(Records shown)
▬▬▬▬▬▬

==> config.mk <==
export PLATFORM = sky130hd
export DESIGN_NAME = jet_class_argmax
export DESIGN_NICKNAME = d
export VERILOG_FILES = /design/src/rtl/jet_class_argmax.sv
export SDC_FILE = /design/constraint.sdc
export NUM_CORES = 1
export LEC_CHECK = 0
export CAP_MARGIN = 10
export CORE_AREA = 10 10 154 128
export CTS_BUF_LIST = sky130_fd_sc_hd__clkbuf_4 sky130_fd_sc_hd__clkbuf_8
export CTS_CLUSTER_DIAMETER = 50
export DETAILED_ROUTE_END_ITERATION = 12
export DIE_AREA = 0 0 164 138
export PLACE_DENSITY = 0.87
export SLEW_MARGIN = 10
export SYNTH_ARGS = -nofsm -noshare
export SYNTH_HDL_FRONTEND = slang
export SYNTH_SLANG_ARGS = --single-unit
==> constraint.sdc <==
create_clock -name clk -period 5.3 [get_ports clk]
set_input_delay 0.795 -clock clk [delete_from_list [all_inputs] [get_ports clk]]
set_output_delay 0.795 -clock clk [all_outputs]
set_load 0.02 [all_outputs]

▬▬▬▬▬▬

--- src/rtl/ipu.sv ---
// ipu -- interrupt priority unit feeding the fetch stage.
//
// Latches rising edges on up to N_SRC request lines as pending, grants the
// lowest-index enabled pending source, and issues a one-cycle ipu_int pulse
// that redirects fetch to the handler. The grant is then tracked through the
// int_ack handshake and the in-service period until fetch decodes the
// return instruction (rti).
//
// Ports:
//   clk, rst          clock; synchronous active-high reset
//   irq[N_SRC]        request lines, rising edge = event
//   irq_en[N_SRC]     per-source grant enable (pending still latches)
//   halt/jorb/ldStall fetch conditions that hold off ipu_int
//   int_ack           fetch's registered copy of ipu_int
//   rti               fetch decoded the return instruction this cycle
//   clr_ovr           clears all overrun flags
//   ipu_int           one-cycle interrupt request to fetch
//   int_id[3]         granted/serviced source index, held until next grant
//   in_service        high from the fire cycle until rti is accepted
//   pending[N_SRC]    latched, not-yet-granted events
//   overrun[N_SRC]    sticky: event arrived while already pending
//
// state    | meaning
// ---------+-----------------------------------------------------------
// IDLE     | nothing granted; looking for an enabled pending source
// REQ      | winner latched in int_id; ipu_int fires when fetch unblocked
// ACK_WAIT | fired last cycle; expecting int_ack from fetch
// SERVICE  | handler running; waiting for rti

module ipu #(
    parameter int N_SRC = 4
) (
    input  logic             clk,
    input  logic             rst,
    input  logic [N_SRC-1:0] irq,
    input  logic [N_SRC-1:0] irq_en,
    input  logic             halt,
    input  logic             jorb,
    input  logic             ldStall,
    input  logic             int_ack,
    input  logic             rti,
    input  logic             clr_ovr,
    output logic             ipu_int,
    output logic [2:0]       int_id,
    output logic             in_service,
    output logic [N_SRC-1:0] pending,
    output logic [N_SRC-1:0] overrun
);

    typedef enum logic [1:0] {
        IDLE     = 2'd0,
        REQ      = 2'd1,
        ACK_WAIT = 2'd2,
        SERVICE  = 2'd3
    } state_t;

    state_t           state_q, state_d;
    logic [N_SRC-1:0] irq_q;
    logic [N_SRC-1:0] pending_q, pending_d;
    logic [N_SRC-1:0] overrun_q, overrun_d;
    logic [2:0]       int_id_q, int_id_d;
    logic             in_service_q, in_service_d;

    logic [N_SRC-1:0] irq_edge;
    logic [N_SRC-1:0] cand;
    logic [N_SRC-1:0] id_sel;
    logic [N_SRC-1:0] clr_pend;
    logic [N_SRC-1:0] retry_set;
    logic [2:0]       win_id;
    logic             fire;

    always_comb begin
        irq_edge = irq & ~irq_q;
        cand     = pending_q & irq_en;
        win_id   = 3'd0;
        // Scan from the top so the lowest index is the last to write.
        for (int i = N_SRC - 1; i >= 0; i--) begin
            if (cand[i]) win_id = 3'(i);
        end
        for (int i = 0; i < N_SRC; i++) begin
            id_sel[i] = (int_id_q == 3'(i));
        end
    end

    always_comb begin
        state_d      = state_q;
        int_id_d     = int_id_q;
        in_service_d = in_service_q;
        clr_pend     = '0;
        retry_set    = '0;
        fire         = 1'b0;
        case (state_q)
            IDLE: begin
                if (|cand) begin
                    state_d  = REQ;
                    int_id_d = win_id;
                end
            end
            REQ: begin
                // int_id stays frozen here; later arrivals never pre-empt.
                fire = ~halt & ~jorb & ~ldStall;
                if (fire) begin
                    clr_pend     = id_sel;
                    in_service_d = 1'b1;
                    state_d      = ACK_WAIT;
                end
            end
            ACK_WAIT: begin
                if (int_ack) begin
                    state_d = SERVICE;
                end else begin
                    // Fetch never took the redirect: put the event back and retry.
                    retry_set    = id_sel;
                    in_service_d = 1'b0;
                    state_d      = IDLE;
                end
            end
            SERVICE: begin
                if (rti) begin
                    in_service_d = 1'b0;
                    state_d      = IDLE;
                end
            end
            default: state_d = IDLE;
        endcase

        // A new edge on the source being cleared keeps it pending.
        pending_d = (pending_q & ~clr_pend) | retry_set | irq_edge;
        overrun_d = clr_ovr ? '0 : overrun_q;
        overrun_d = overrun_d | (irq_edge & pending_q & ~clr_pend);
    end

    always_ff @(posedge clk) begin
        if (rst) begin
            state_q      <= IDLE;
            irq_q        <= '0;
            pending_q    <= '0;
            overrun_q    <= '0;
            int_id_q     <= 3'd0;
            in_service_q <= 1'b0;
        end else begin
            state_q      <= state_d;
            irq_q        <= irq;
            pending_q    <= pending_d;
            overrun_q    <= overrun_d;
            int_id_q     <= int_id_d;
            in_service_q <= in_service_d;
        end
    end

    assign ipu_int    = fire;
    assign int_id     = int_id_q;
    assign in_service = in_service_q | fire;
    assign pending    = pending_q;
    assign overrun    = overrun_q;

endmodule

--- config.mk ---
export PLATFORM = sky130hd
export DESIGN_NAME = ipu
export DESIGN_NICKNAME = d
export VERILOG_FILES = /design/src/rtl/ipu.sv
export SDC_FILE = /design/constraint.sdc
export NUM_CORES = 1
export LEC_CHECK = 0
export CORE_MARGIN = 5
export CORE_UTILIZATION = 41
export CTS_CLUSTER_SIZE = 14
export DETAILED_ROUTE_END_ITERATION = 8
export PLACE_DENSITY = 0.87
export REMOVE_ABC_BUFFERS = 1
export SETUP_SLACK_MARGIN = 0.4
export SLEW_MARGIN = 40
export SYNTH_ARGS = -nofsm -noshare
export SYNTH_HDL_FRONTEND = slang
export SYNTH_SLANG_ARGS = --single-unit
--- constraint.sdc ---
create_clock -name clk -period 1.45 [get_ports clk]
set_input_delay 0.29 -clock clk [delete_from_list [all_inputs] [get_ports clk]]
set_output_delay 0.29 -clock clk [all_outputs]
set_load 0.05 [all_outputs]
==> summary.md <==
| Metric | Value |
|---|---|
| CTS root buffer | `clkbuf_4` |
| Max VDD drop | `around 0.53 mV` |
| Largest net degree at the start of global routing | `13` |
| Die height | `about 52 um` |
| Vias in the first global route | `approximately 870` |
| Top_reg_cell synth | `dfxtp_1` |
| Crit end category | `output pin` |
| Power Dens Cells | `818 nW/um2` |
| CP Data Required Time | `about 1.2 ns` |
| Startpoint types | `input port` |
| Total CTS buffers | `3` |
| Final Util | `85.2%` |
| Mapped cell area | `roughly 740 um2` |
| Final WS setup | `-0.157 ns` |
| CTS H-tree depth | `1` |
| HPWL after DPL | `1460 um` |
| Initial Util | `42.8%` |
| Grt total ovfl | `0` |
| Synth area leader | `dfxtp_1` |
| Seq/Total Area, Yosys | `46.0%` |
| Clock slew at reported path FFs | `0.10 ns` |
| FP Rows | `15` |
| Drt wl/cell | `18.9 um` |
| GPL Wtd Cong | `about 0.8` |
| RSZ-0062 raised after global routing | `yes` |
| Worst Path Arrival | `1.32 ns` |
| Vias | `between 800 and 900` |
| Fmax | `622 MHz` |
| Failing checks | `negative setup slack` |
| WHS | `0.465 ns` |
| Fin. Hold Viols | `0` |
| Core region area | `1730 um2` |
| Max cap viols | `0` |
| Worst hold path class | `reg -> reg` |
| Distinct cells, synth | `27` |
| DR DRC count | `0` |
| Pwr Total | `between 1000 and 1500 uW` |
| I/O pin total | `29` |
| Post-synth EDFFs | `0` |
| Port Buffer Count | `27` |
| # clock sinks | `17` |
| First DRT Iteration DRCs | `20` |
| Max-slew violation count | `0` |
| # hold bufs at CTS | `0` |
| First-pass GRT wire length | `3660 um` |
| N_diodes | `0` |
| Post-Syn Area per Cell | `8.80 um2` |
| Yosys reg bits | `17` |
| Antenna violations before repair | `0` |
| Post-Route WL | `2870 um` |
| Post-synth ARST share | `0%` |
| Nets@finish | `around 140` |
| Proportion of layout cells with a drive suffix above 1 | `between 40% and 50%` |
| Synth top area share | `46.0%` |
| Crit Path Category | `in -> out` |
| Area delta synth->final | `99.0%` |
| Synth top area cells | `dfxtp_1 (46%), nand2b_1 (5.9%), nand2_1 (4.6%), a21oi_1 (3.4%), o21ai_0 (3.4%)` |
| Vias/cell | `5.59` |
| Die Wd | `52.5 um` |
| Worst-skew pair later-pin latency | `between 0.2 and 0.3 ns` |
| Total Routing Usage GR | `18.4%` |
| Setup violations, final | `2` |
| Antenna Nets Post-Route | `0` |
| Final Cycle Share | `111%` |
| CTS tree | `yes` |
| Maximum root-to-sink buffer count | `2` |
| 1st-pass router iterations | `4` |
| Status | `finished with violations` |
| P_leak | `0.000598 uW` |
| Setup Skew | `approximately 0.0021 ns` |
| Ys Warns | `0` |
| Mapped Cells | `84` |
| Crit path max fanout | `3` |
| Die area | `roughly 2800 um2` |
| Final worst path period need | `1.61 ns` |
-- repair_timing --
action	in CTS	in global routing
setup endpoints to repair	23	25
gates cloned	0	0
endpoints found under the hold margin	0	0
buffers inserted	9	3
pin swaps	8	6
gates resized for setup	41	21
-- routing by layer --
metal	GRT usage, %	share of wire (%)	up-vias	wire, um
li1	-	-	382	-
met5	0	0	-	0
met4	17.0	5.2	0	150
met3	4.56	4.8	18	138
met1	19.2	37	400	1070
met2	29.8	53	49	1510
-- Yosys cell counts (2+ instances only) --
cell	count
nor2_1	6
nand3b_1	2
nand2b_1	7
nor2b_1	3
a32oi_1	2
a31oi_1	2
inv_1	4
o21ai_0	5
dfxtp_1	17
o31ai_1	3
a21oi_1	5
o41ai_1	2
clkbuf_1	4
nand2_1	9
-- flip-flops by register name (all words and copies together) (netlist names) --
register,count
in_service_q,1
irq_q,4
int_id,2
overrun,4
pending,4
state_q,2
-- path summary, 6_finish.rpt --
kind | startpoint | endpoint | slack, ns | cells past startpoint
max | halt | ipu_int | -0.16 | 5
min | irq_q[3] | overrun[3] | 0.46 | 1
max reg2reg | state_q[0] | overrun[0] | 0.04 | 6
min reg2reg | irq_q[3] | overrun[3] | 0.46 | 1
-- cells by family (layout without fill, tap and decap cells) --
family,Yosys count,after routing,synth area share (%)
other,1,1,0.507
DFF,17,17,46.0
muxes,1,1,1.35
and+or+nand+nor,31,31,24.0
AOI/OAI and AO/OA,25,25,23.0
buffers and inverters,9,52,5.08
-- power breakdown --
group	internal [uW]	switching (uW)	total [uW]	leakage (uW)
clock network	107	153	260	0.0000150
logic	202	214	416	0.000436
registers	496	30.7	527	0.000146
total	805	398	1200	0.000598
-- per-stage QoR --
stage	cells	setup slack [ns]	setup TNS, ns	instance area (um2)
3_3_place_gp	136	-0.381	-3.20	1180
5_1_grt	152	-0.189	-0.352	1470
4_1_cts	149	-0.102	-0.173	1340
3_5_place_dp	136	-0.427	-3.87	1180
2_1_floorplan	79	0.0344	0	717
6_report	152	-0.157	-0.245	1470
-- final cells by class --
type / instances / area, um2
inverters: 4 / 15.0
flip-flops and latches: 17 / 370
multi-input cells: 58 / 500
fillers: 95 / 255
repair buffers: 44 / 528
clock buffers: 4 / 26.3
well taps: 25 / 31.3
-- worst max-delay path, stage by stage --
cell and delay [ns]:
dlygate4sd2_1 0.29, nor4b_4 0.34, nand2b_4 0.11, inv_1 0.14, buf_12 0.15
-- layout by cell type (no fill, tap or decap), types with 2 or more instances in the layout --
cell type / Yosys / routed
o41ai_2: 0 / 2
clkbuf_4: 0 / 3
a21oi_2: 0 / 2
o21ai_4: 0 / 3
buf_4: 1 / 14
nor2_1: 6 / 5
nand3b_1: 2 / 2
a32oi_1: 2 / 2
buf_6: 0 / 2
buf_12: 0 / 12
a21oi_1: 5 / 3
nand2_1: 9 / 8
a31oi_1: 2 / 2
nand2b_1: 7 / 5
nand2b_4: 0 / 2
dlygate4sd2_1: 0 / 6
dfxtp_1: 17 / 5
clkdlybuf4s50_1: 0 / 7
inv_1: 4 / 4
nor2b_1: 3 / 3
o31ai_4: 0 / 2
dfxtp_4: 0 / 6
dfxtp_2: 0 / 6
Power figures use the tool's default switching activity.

▬▬▬▬▬▬

(Work item) Filter the listing by the string "rising"; copy each matching line.

(Response below)
// Latches rising edges on up to N_SRC request lines as pending, grants the
//   irq[N_SRC]        request lines, rising edge = event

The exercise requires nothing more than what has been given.